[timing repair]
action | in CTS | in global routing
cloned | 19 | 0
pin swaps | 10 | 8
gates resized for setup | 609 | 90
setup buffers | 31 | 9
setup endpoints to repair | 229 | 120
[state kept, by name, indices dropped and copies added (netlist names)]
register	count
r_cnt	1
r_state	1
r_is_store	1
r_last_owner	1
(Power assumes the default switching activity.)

▶ TASK BRIEF
All the entries above must be repeated exactly as they were given.

▶ RESPONSE
[timing repair]
action | in CTS | in global routing
cloned | 19 | 0
pin swaps | 10 | 8
gates resized for setup | 609 | 90
setup buffers | 31 | 9
setup endpoints to repair | 229 | 120
[state kept, by name, indices dropped and copies added (netlist names)]
register	count
r_cnt	1
r_state	1
r_is_store	1
r_last_owner	1
(Power assumes the default switching activity.)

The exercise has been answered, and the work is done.